■ **Work instructions**
Nothing may be dropped or altered: reproduce all the data.

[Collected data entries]
• • • •

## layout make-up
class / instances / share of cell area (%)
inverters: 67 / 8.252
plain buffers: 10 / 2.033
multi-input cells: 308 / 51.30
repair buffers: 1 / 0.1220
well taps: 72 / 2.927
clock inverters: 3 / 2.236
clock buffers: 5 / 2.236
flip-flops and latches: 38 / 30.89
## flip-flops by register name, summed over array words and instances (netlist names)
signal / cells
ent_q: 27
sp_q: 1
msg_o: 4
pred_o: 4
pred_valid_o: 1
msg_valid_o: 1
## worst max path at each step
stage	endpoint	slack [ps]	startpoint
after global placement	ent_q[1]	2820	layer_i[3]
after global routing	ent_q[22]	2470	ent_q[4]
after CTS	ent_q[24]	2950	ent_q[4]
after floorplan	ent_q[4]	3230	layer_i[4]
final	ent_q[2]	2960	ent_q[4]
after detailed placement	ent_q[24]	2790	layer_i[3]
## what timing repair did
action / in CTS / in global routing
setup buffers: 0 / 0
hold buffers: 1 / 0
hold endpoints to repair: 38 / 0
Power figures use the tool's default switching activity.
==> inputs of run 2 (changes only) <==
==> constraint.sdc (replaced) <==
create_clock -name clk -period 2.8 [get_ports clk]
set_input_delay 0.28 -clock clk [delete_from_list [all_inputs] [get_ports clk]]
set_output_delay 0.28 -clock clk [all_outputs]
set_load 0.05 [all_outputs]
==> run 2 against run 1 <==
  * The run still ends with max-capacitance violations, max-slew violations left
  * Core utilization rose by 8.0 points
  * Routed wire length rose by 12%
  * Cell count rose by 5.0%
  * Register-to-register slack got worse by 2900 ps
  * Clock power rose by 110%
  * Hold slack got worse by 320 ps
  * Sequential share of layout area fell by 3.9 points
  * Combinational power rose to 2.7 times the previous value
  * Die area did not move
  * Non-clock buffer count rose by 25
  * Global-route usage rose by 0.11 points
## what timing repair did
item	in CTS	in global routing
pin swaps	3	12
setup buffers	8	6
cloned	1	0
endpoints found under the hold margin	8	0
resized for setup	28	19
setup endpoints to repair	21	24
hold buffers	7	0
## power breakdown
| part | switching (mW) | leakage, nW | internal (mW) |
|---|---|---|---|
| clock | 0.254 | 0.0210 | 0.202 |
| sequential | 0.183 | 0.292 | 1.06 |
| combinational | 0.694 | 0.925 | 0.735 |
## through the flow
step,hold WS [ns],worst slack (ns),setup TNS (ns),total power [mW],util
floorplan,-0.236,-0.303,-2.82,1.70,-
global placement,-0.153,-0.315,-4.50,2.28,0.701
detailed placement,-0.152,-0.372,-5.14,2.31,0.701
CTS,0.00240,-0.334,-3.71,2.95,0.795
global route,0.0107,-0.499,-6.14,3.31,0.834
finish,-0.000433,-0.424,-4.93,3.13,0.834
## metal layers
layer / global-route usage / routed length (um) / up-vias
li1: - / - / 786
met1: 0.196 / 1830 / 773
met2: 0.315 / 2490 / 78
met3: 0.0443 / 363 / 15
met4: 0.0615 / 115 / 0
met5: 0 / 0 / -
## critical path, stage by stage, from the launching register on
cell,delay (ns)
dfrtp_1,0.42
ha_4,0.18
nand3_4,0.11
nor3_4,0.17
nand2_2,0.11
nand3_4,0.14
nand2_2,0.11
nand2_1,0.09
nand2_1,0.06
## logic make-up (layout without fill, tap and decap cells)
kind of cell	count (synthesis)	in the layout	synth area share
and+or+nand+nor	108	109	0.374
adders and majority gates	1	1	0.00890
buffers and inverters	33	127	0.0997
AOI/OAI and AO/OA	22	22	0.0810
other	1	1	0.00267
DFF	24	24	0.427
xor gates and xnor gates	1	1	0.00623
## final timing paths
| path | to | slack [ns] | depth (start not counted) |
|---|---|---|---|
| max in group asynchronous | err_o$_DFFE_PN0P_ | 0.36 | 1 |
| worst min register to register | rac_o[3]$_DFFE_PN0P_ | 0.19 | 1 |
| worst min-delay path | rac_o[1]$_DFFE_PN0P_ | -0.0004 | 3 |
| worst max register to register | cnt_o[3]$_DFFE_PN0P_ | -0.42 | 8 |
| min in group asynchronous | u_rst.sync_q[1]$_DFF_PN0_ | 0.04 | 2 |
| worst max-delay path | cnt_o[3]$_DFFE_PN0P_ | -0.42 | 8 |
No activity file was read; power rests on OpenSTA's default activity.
### src/rtl/dreq_pkg.sv
package dreq_pkg;
  typedef enum logic [1:0] {
    ST_IDLE,
    ST_START,
    ST_WAIT
  } chanState_t;

  typedef struct packed {
    logic loadCnt;
    logic decCnt;
  } dpStrobe_t;
endpackage

### src/rtl/dreq_datapath.sv
module dreq_datapath
  import dreq_pkg::*;
#(
  parameter int CNT_W       = 24,
  parameter int SYNC_STAGES = 2
) (
  input  logic             clk,
  input  logic             rstN,
  input  logic             reqPin,
  input  logic             edgeSel,
  input  logic             senseSel,
  input  logic [CNT_W-1:0] countLoad,
  input  dpStrobe_t        strb,
  output logic             reqHit,
  output logic             cntZero,
  output logic             cntLast,
  output logic             doneFlag,
  output logic [CNT_W-1:0] countQ
);
  localparam logic [CNT_W-1:0] CNT_ONE = {{(CNT_W-1){1'b0}}, 1'b1};

  logic [SYNC_STAGES-1:0] syncQ;
  logic                   sampled;
  logic                   prevQ;

  // Synchroniser chain for the asynchronous request line
  always_ff @(posedge clk or negedge rstN) begin
    if (!rstN) syncQ <= '0;
    else       syncQ <= {syncQ[SYNC_STAGES-2:0], reqPin};
  end
  assign sampled = syncQ[SYNC_STAGES-1];

  // History follows the sampled line at all times, also while disabled,
  // so enabling never sees a stale transition.
  always_ff @(posedge clk or negedge rstN) begin
    if (!rstN) prevQ <= 1'b0;
    else       prevQ <= sampled;
  end

  always_comb begin
    if (edgeSel) reqHit = senseSel ? (sampled & ~prevQ) : (~sampled & prevQ);
    else         reqHit = (sampled == senseSel);
  end

  always_ff @(posedge clk or negedge rstN) begin
    if (!rstN) begin
      countQ   <= '0;
      doneFlag <= 1'b0;
    end else if (strb.loadCnt) begin
      countQ   <= countLoad;
      doneFlag <= 1'b0;
    end else if (strb.decCnt && !cntZero) begin
      countQ <= countQ - CNT_ONE;
      if (cntLast) doneFlag <= 1'b1;
    end
  end

  assign cntZero = (countQ == '0);
  assign cntLast = (countQ == CNT_ONE);
endmodule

• • • •

■ **Exercise output**
## layout make-up
class / instances / share of cell area (%)
inverters: 67 / 8.252
plain buffers: 10 / 2.033
multi-input cells: 308 / 51.30
repair buffers: 1 / 0.1220
well taps: 72 / 2.927
clock inverters: 3 / 2.236
clock buffers: 5 / 2.236
flip-flops and latches: 38 / 30.89
## flip-flops by register name, summed over array words and instances (netlist names)
signal / cells
ent_q: 27
sp_q: 1
msg_o: 4
pred_o: 4
pred_valid_o: 1
msg_valid_o: 1
## worst max path at each step
stage	endpoint	slack [ps]	startpoint
after global placement	ent_q[1]	2820	layer_i[3]
after global routing	ent_q[22]	2470	ent_q[4]
after CTS	ent_q[24]	2950	ent_q[4]
after floorplan	ent_q[4]	3230	layer_i[4]
final	ent_q[2]	2960	ent_q[4]
after detailed placement	ent_q[24]	2790	layer_i[3]
## what timing repair did
action / in CTS / in global routing
setup buffers: 0 / 0
hold buffers: 1 / 0
hold endpoints to repair: 38 / 0
Power figures use the tool's default switching activity.
==> inputs of run 2 (changes only) <==
==> constraint.sdc (replaced) <==
create_clock -name clk -period 2.8 [get_ports clk]
set_input_delay 0.28 -clock clk [delete_from_list [all_inputs] [get_ports clk]]
set_output_delay 0.28 -clock clk [all_outputs]
set_load 0.05 [all_outputs]
==> run 2 against run 1 <==
  * The run still ends with max-capacitance violations, max-slew violations left
  * Core utilization rose by 8.0 points
  * Routed wire length rose by 12%
  * Cell count rose by 5.0%
  * Register-to-register slack got worse by 2900 ps
  * Clock power rose by 110%
  * Hold slack got worse by 320 ps
  * Sequential share of layout area fell by 3.9 points
  * Combinational power rose to 2.7 times the previous value
  * Die area did not move
  * Non-clock buffer count rose by 25
  * Global-route usage rose by 0.11 points
## what timing repair did
item	in CTS	in global routing
pin swaps	3	12
setup buffers	8	6
cloned	1	0
endpoints found under the hold margin	8	0
resized for setup	28	19
setup endpoints to repair	21	24
hold buffers	7	0
## power breakdown
| part | switching (mW) | leakage, nW | internal (mW) |
|---|---|---|---|
| clock | 0.254 | 0.0210 | 0.202 |
| sequential | 0.183 | 0.292 | 1.06 |
| combinational | 0.694 | 0.925 | 0.735 |
## through the flow
step,hold WS [ns],worst slack (ns),setup TNS (ns),total power [mW],util
floorplan,-0.236,-0.303,-2.82,1.70,-
global placement,-0.153,-0.315,-4.50,2.28,0.701
detailed placement,-0.152,-0.372,-5.14,2.31,0.701
CTS,0.00240,-0.334,-3.71,2.95,0.795
global route,0.0107,-0.499,-6.14,3.31,0.834
finish,-0.000433,-0.424,-4.93,3.13,0.834
## metal layers
layer / global-route usage / routed length (um) / up-vias
li1: - / - / 786
met1: 0.196 / 1830 / 773
met2: 0.315 / 2490 / 78
met3: 0.0443 / 363 / 15
met4: 0.0615 / 115 / 0
met5: 0 / 0 / -
## critical path, stage by stage, from the launching register on
cell,delay (ns)
dfrtp_1,0.42
ha_4,0.18
nand3_4,0.11
nor3_4,0.17
nand2_2,0.11
nand3_4,0.14
nand2_2,0.11
nand2_1,0.09
nand2_1,0.06
## logic make-up (layout without fill, tap and decap cells)
kind of cell	count (synthesis)	in the layout	synth area share
and+or+nand+nor	108	109	0.374
adders and majority gates	1	1	0.00890
buffers and inverters	33	127	0.0997
AOI/OAI and AO/OA	22	22	0.0810
other	1	1	0.00267
DFF	24	24	0.427
xor gates and xnor gates	1	1	0.00623
## final timing paths
| path | to | slack [ns] | depth (start not counted) |
|---|---|---|---|
| max in group asynchronous | err_o$_DFFE_PN0P_ | 0.36 | 1 |
| worst min register to register | rac_o[3]$_DFFE_PN0P_ | 0.19 | 1 |
| worst min-delay path | rac_o[1]$_DFFE_PN0P_ | -0.0004 | 3 |
| worst max register to register | cnt_o[3]$_DFFE_PN0P_ | -0.42 | 8 |
| min in group asynchronous | u_rst.sync_q[1]$_DFF_PN0_ | 0.04 | 2 |
| worst max-delay path | cnt_o[3]$_DFFE_PN0P_ | -0.42 | 8 |
No activity file was read; power rests on OpenSTA's default activity.
### src/rtl/dreq_pkg.sv
package dreq_pkg;
  typedef enum logic [1:0] {
    ST_IDLE,
    ST_START,
    ST_WAIT
  } chanState_t;

  typedef struct packed {
    logic loadCnt;
    logic decCnt;
  } dpStrobe_t;
endpackage

### src/rtl/dreq_datapath.sv
module dreq_datapath
  import dreq_pkg::*;
#(
  parameter int CNT_W       = 24,
  parameter int SYNC_STAGES = 2
) (
  input  logic             clk,
  input  logic             rstN,
  input  logic             reqPin,
  input  logic             edgeSel,
  input  logic             senseSel,
  input  logic [CNT_W-1:0] countLoad,
  input  dpStrobe_t        strb,
  output logic             reqHit,
  output logic             cntZero,
  output logic             cntLast,
  output logic             doneFlag,
  output logic [CNT_W-1:0] countQ
);
  localparam logic [CNT_W-1:0] CNT_ONE = {{(CNT_W-1){1'b0}}, 1'b1};

  logic [SYNC_STAGES-1:0] syncQ;
  logic                   sampled;
  logic                   prevQ;

  // Synchroniser chain for the asynchronous request line
  always_ff @(posedge clk or negedge rstN) begin
    if (!rstN) syncQ <= '0;
    else       syncQ <= {syncQ[SYNC_STAGES-2:0], reqPin};
  end
  assign sampled = syncQ[SYNC_STAGES-1];

  // History follows the sampled line at all times, also while disabled,
  // so enabling never sees a stale transition.
  always_ff @(posedge clk or negedge rstN) begin
    if (!rstN) prevQ <= 1'b0;
    else       prevQ <= sampled;
  end

  always_comb begin
    if (edgeSel) reqHit = senseSel ? (sampled & ~prevQ) : (~sampled & prevQ);
    else         reqHit = (sampled == senseSel);
  end

  always_ff @(posedge clk or negedge rstN) begin
    if (!rstN) begin
      countQ   <= '0;
      doneFlag <= 1'b0;
    end else if (strb.loadCnt) begin
      countQ   <= countLoad;
      doneFlag <= 1'b0;
    end else if (strb.decCnt && !cntZero) begin
      countQ <= countQ - CNT_ONE;
      if (cntLast) doneFlag <= 1'b1;
    end
  end

  assign cntZero = (countQ == '0);
  assign cntLast = (countQ == CNT_ONE);
endmodule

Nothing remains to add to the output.